WHAT YOU SHOULD DO: Copy exactly the lines of the material below that run from the one containing "global-route usage (%)" through the one containing "Tap cell | 164 | 205.2 | 2.500". Copy no other lines.
START INPUT FOR THIS TASK
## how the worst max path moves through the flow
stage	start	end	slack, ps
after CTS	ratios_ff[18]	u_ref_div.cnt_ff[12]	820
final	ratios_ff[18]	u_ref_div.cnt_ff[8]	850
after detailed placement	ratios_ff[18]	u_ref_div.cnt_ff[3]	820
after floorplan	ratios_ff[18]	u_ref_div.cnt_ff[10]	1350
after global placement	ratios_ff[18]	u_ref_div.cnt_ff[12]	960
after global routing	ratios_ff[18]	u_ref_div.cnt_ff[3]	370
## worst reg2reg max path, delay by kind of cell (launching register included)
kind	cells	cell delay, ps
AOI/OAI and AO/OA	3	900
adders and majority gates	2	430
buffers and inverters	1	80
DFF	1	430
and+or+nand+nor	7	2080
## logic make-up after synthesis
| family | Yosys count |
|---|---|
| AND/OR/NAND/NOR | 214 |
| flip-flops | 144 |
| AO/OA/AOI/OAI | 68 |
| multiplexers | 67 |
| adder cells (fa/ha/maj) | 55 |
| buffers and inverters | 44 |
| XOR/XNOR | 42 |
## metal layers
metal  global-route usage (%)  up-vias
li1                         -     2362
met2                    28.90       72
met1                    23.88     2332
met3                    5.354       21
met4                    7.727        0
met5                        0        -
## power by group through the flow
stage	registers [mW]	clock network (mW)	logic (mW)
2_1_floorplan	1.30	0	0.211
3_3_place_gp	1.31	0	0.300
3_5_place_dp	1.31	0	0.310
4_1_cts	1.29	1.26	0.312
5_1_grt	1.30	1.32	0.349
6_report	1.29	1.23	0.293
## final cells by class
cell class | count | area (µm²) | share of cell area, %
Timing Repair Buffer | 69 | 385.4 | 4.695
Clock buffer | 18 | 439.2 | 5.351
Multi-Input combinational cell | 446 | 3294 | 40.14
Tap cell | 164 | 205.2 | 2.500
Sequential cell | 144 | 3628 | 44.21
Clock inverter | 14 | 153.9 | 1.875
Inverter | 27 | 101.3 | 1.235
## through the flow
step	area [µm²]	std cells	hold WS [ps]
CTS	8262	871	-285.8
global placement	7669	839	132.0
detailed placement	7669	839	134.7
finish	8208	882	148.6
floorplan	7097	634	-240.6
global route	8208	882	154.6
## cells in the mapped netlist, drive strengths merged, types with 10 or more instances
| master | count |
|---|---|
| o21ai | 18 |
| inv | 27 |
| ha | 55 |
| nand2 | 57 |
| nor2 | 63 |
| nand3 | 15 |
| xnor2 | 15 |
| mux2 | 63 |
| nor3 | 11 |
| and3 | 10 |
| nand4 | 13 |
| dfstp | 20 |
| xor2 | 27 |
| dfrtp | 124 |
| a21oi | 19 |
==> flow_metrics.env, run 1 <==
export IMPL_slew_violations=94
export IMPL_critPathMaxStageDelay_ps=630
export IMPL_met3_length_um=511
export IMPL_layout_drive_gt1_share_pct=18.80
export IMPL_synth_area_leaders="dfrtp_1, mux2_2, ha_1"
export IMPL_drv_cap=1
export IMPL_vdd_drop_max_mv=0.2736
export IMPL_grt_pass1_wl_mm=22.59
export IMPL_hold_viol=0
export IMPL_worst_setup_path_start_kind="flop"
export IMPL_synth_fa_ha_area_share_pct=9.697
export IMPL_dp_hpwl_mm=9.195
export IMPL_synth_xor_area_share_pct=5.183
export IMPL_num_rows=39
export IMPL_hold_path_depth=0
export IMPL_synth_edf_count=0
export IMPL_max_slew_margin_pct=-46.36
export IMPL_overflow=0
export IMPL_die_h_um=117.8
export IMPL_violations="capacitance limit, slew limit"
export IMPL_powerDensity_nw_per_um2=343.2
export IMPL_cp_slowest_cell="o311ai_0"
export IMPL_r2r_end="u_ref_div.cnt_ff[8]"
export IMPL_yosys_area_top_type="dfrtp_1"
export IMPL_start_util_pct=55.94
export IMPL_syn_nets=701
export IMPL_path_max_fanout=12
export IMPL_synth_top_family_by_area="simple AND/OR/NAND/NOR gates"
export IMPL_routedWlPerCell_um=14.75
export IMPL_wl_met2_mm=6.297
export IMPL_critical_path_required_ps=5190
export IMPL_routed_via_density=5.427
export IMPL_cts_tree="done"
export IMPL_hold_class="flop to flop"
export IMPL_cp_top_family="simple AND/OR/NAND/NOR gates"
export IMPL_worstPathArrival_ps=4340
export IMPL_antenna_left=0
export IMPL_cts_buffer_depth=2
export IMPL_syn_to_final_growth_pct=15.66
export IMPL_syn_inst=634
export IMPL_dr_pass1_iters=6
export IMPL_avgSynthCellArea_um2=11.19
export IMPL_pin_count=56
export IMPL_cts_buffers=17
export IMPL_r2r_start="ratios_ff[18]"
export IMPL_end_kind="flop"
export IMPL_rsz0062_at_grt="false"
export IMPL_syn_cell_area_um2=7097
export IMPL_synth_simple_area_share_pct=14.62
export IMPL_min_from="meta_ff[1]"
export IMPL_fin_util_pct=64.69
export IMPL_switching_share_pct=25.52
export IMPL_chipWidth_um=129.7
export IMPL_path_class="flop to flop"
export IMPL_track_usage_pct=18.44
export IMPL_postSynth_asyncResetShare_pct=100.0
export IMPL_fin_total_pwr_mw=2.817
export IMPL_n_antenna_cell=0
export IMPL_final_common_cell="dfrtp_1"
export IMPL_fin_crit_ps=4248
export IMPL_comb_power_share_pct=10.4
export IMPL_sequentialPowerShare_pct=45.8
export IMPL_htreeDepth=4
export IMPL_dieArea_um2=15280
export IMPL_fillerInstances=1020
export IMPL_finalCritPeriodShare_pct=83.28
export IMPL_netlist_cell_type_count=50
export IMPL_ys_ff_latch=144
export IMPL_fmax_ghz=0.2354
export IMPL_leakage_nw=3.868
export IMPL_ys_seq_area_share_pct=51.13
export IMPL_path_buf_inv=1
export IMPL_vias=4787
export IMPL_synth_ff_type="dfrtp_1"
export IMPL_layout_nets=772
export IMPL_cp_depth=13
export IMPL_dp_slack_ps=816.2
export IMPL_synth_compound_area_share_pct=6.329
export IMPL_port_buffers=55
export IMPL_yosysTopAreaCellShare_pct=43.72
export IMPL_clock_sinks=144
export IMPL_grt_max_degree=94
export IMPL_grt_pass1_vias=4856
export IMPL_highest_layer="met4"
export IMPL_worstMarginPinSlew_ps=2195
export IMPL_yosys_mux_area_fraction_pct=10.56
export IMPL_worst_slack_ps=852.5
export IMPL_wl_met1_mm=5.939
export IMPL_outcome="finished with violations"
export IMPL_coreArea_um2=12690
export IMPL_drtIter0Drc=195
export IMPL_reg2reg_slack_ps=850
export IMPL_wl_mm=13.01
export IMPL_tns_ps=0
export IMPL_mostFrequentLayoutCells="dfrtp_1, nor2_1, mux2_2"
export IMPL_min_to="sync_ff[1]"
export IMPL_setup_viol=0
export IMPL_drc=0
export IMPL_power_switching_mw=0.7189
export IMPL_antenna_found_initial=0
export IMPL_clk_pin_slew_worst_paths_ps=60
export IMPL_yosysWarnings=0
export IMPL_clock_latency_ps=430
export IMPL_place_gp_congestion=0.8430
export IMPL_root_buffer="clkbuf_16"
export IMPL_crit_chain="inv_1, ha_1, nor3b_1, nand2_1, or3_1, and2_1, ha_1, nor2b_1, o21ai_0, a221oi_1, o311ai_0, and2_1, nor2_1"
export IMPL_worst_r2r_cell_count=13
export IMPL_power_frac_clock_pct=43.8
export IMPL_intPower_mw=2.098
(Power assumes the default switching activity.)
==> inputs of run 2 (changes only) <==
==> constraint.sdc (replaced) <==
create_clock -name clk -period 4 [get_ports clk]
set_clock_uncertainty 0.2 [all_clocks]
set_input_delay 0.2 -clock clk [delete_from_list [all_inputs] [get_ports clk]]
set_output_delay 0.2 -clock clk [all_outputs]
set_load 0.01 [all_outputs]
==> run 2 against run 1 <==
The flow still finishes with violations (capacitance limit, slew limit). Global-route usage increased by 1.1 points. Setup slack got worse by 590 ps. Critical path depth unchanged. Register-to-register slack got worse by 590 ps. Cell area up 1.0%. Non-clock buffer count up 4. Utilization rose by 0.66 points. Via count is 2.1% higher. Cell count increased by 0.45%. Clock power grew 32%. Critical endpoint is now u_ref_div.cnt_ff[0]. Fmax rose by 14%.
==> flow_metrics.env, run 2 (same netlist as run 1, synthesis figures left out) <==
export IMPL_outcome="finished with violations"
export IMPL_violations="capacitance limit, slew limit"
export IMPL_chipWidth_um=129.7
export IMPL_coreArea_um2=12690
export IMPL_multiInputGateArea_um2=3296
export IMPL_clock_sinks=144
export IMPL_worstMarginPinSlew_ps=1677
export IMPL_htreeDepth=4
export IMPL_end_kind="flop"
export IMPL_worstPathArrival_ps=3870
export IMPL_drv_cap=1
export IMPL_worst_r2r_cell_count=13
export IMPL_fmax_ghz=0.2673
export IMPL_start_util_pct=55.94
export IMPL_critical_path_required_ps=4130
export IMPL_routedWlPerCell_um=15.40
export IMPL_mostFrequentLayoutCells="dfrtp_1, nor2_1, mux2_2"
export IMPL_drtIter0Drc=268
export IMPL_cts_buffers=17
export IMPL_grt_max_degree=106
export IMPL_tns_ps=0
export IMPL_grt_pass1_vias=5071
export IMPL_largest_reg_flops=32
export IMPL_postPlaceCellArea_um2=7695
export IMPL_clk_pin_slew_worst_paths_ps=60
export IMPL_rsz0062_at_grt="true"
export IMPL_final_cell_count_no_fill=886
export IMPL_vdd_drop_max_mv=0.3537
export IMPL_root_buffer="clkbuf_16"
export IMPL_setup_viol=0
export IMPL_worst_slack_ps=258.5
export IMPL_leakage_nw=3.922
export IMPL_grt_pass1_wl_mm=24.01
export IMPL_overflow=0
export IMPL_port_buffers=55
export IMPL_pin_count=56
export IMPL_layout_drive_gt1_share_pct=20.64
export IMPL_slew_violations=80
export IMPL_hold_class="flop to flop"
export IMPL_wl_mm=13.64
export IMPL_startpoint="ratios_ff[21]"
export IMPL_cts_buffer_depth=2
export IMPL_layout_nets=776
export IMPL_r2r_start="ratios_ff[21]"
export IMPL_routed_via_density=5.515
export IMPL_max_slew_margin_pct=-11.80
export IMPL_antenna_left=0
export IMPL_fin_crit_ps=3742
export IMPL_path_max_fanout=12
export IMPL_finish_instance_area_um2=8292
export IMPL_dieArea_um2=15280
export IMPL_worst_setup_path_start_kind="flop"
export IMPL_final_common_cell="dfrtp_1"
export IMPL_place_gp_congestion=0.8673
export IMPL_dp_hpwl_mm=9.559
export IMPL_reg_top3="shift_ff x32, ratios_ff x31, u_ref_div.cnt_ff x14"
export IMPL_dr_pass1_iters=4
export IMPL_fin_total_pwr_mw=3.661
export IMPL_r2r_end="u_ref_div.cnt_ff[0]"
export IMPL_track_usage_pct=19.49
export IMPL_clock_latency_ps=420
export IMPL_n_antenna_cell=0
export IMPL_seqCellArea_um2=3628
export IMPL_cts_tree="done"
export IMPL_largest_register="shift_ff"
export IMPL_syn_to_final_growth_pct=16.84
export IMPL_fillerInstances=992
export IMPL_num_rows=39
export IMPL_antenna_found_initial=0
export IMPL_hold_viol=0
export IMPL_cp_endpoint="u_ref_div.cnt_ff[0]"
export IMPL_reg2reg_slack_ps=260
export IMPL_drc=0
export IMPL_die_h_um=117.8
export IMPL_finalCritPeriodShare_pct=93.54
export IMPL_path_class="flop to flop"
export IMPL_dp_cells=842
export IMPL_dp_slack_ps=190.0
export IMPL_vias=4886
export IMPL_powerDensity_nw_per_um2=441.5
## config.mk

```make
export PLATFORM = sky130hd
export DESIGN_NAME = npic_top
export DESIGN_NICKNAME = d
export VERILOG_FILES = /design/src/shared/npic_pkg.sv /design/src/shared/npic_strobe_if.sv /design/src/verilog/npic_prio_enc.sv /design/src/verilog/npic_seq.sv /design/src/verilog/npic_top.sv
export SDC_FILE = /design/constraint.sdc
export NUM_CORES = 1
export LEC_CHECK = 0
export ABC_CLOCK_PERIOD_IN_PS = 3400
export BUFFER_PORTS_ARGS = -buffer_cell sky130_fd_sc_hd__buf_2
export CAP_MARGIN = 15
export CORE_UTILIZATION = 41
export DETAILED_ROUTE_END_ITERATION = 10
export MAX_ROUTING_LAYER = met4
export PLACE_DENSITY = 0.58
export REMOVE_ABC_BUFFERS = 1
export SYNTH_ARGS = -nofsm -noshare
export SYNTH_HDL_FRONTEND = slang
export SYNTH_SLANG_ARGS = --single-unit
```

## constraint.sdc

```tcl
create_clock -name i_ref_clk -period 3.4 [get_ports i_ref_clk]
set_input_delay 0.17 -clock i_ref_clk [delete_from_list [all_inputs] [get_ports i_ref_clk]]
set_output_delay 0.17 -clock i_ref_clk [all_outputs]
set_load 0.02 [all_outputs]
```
END INPUT FOR THIS TASK
YOUR SOLUTION:
metal  global-route usage (%)  up-vias
li1                         -     2362
met2                    28.90       72
met1                    23.88     2332
met3                    5.354       21
met4                    7.727        0
met5                        0        -
## power by group through the flow
stage	registers [mW]	clock network (mW)	logic (mW)
2_1_floorplan	1.30	0	0.211
3_3_place_gp	1.31	0	0.300
3_5_place_dp	1.31	0	0.310
4_1_cts	1.29	1.26	0.312
5_1_grt	1.30	1.32	0.349
6_report	1.29	1.23	0.293
## final cells by class
cell class | count | area (µm²) | share of cell area, %
Timing Repair Buffer | 69 | 385.4 | 4.695
Clock buffer | 18 | 439.2 | 5.351
Multi-Input combinational cell | 446 | 3294 | 40.14
Tap cell | 164 | 205.2 | 2.500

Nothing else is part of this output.